Newsletters Aren’t New, But They Are Still Newsletters

It never will not be weird to me that people feel the need to make up new names for old things. Newsletters are not blogletters just because services like Substack have come along; they are newsletters with a fancy archive. It’s also not true that “what most newsletters of this type have inherited from blogs is tone of voice”. Newsletters with a personality and a perspective have existed for a very long time and pre-date blogs. Back in the early days of blogging and even before, I can think of two just off the top of my head that I subscribed to: Red Rock Eater News Service (mentioned here before) and Entropy Gradient Reversals. Most such newsletters had an online archive of one sort or another, although in the early days it might have been accessed via FTP or gopher. EGR ran off of Topica, and so had an easily-used web archive.
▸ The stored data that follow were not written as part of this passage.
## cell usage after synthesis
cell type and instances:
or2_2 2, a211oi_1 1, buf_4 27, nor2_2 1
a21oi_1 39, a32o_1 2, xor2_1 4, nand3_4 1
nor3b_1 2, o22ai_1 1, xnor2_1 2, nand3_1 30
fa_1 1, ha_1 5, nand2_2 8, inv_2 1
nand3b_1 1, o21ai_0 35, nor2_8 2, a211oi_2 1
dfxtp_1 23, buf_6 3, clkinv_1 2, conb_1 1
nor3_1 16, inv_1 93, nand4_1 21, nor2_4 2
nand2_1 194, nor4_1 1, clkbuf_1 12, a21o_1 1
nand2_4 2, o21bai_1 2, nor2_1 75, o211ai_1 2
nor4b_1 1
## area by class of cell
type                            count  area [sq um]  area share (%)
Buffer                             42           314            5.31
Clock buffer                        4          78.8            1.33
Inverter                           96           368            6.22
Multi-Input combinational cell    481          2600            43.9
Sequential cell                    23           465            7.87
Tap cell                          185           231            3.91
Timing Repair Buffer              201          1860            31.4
==> config.mk <==
export PLATFORM = sky130hd
export DESIGN_NAME = wb_sched_flat
export DESIGN_NICKNAME = d
export VERILOG_FILES = /design/src/rtl/wb_sched_if.sv /design/src/rtl/wb_sched.sv /design/src/flat_wrapper.sv
export SDC_FILE = /design/constraint.sdc
export NUM_CORES = 1
export LEC_CHECK = 0
export ABC_AREA = 0
export CAP_MARGIN = 10
export CORE_ASPECT_RATIO = 0.75
export CORE_MARGIN = 2
export CORE_UTILIZATION = 42
export DETAILED_ROUTE_END_ITERATION = 7
export PLACE_DENSITY_LB_ADDON = 0.05
export SLEW_MARGIN = 30
export SYNTH_ARGS = -nofsm -noshare
export SYNTH_HDL_FRONTEND = slang
export SYNTH_SLANG_ARGS = --single-unit
==> constraint.sdc <==
create_clock -name clk -period 5.9 [get_ports clk]
set_input_delay 1.475 -clock clk [delete_from_list [all_inputs] [get_ports clk]]
set_output_delay 1.475 -clock clk [all_outputs]
set_load 0.03 [all_outputs]
## src/rtl/spatz_tcdm_bank_arbiter.sv

```systemverilog
`default_nettype none
// ============================================================================
// Module      : spatz_tcdm_bank_arbiter
// Description : Round-robin arbiter sharing one single-port TCDM SRAM bank
//               (1-cycle read latency) between NUM_REQ requesters. At most
//               one request is granted per cycle and driven straight to the
//               bank; the winner gets its response strobe one cycle later.
//               A saturating counter records cycles with two or more
//               simultaneous requests.
// Ports       : clk_i, rst_ni        clock, asynchronous active-low reset
//               req_*_i / req_ready_o per-requester request channel
//               rsp_valid_o           per-requester response strobe
//               rsp_rdata_o           shared read data
//               bank_*                SRAM macro interface
//               conflict_cnt_o        saturating conflict-cycle counter
// Revision    : 1.0 - initial release
// ============================================================================
module spatz_tcdm_bank_arbiter #(
    parameter int NUM_REQ    = 4,
    parameter int ADDR_WIDTH = 10,
    parameter int DATA_WIDTH = 64,
    parameter int BE_WIDTH   = 8,
    parameter int CNT_WIDTH  = 32
) (
    input  logic                           clk_i,
    input  logic                           rst_ni,
    input  logic [NUM_REQ-1:0]             req_valid_i,
    output logic [NUM_REQ-1:0]             req_ready_o,
    input  logic [NUM_REQ*ADDR_WIDTH-1:0]  req_addr_i,
    input  logic [NUM_REQ-1:0]             req_write_i,
    input  logic [NUM_REQ*DATA_WIDTH-1:0]  req_wdata_i,
    input  logic [NUM_REQ*BE_WIDTH-1:0]    req_be_i,
    output logic [NUM_REQ-1:0]             rsp_valid_o,
    output logic [DATA_WIDTH-1:0]          rsp_rdata_o,
    output logic                           bank_req_o,
    output logic                           bank_we_o,
    output logic [ADDR_WIDTH-1:0]          bank_addr_o,
    output logic [DATA_WIDTH-1:0]          bank_wdata_o,
    output logic [BE_WIDTH-1:0]            bank_be_o,
    input  logic [DATA_WIDTH-1:0]          bank_rdata_i,
    output logic [CNT_WIDTH-1:0]           conflict_cnt_o
);

    localparam int                    c_rr_width = $clog2(NUM_REQ);
    localparam logic [c_rr_width-1:0] c_last_idx = c_rr_width'(NUM_REQ - 1);

    // ------------------------------------------------------------------
    // State
    // ------------------------------------------------------------------
    logic [c_rr_width-1:0] r_rr;
    logic [NUM_REQ-1:0]    r_rsp_valid;
    logic                  r_rsp_write;
    logic [CNT_WIDTH-1:0]  r_conflict;

    // ------------------------------------------------------------------
    // Combinational signals
    // ------------------------------------------------------------------
    logic [NUM_REQ-1:0]    w_upper_mask;
    logic [NUM_REQ-1:0]    w_req_upper;
    logic [NUM_REQ-1:0]    w_pick;
    logic [NUM_REQ-1:0]    w_gnt_oh;
    logic [c_rr_width-1:0] w_gnt_idx;
    logic                  w_gnt_valid;
    logic [c_rr_width-1:0] w_rr_next;
    logic                  w_we;
    logic [ADDR_WIDTH-1:0] w_addr;
    logic [DATA_WIDTH-1:0] w_wdata;
    logic [BE_WIDTH-1:0]   w_be;
    logic                  w_multi;
    logic                  w_bank_en;

    // Round-robin scan starting at r_rr: prefer the lowest valid index at or
    // above the pointer; if there is none, wrap and take the lowest valid
    // index overall. This is equivalent to scanning r_rr, r_rr+1, ... modulo
    // NUM_REQ and works for non-power-of-two requester counts.
    always_comb begin
        w_upper_mask = '0;
        for (int i = 0; i < NUM_REQ; i++) begin
            w_upper_mask[i] = (c_rr_width'(i) >= r_rr);
        end
        w_req_upper = req_valid_i & w_upper_mask;
        w_pick      = (|w_req_upper) ? w_req_upper : req_valid_i;

        w_gnt_oh  = '0;
        w_gnt_idx = '0;
        // Descending loop: the lowest set bit is written last and wins.
        for (int i = NUM_REQ - 1; i >= 0; i--) begin
            if (w_pick[i]) begin
                w_gnt_oh    = '0;
                w_gnt_oh[i] = 1'b1;
                w_gnt_idx   = c_rr_width'(i);
            end
        end
        w_gnt_valid = |req_valid_i;
    end

    // Pointer moves one past the winner, wrapping at NUM_REQ.
    always_comb begin
        if (w_gnt_idx == c_last_idx) begin
            w_rr_next = '0;
        end else begin
            w_rr_next = w_gnt_idx + c_rr_width'(1);
        end
    end

    // Winner field mux (AND-OR over the one-hot grant; all zero if no grant).
    always_comb begin
        w_we    = 1'b0;
        w_addr  = '0;
        w_wdata = '0;
        w_be    = '0;
        for (int i = 0; i < NUM_REQ; i++) begin
            if (w_gnt_oh[i]) begin
                w_we    = req_write_i[i];
                w_addr  = req_addr_i[i*ADDR_WIDTH +: ADDR_WIDTH];
                w_wdata = req_wdata_i[i*DATA_WIDTH +: DATA_WIDTH];
                w_be    = req_be_i[i*BE_WIDTH +: BE_WIDTH];
            end
        end
    end

    // x & (x-1) clears the lowest set bit, so it is non-zero exactly when
    // two or more requesters are valid.
    assign w_multi = |(req_valid_i & (req_valid_i - NUM_REQ'(1)));

    // Combinational outputs are forced low while reset is held so that
    // every output reads 0 during reset, not only the registered ones.
    assign w_bank_en = rst_ni & w_gnt_valid;

    // ------------------------------------------------------------------
    // Outputs
    // ------------------------------------------------------------------
    assign req_ready_o  = w_gnt_oh & {NUM_REQ{rst_ni}};
    assign bank_req_o   = w_bank_en;
    assign bank_we_o    = w_bank_en & w_we;
    assign bank_addr_o  = w_bank_en ? w_addr  : '0;
    assign bank_wdata_o = w_bank_en ? w_wdata : '0;
    // Reads always fetch the full word.
    assign bank_be_o    = !w_bank_en ? '0 : (w_we ? w_be : '1);

    assign rsp_valid_o  = r_rsp_valid;
    // Read data is only passed through for a pending read response.
    assign rsp_rdata_o  = ((|r_rsp_valid) && !r_rsp_write) ? bank_rdata_i : '0;

    assign conflict_cnt_o = r_conflict;

    // ------------------------------------------------------------------
    // Sequential state
    // ------------------------------------------------------------------
    always_ff @(posedge clk_i or negedge rst_ni) begin
        if (!rst_ni) begin
            r_rr        <= '0;
            r_rsp_valid <= '0;
            r_rsp_write <= 1'b0;
        end else begin
            if (w_gnt_valid) begin
                r_rr <= w_rr_next;
            end
            r_rsp_valid <= w_gnt_oh;
            r_rsp_write <= w_gnt_valid & w_we;
        end
    end

    // Saturating conflict counter: never wraps back to zero.
    always_ff @(posedge clk_i or negedge rst_ni) begin
        if (!rst_ni) begin
            r_conflict <= '0;
        end else if (w_multi && (r_conflict != {CNT_WIDTH{1'b1}})) begin
            r_conflict <= r_conflict + CNT_WIDTH'(1);
        end
    end

endmodule
`default_nettype wire
```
What something like Substack does is model its lists’ archive pages on blogging’s traditional reverse-chronological format; that doesn’t magically create a new thing, per se. Nor is sending out your blog via email once a day a new thing; blogs as a form often have incorporated “daily digest” emails for quite a long time. Arguably the sort of thing Dave Winer has been doing lately has more claim to some fancy newish term, as what he does arguably could be described as writing his daily newsletter in public, viewing each day as a discrete entity that relates to itself as it goes. My admittedly-biased gut feels like this is what happens when content marketers discover a thing that already existed: they need to rebrand it in order to claim it, because their job and their mentality is to generate hype. It’s just newsletters. They literally pre-date the web, so you can’t hardly suddenly call them weblogs.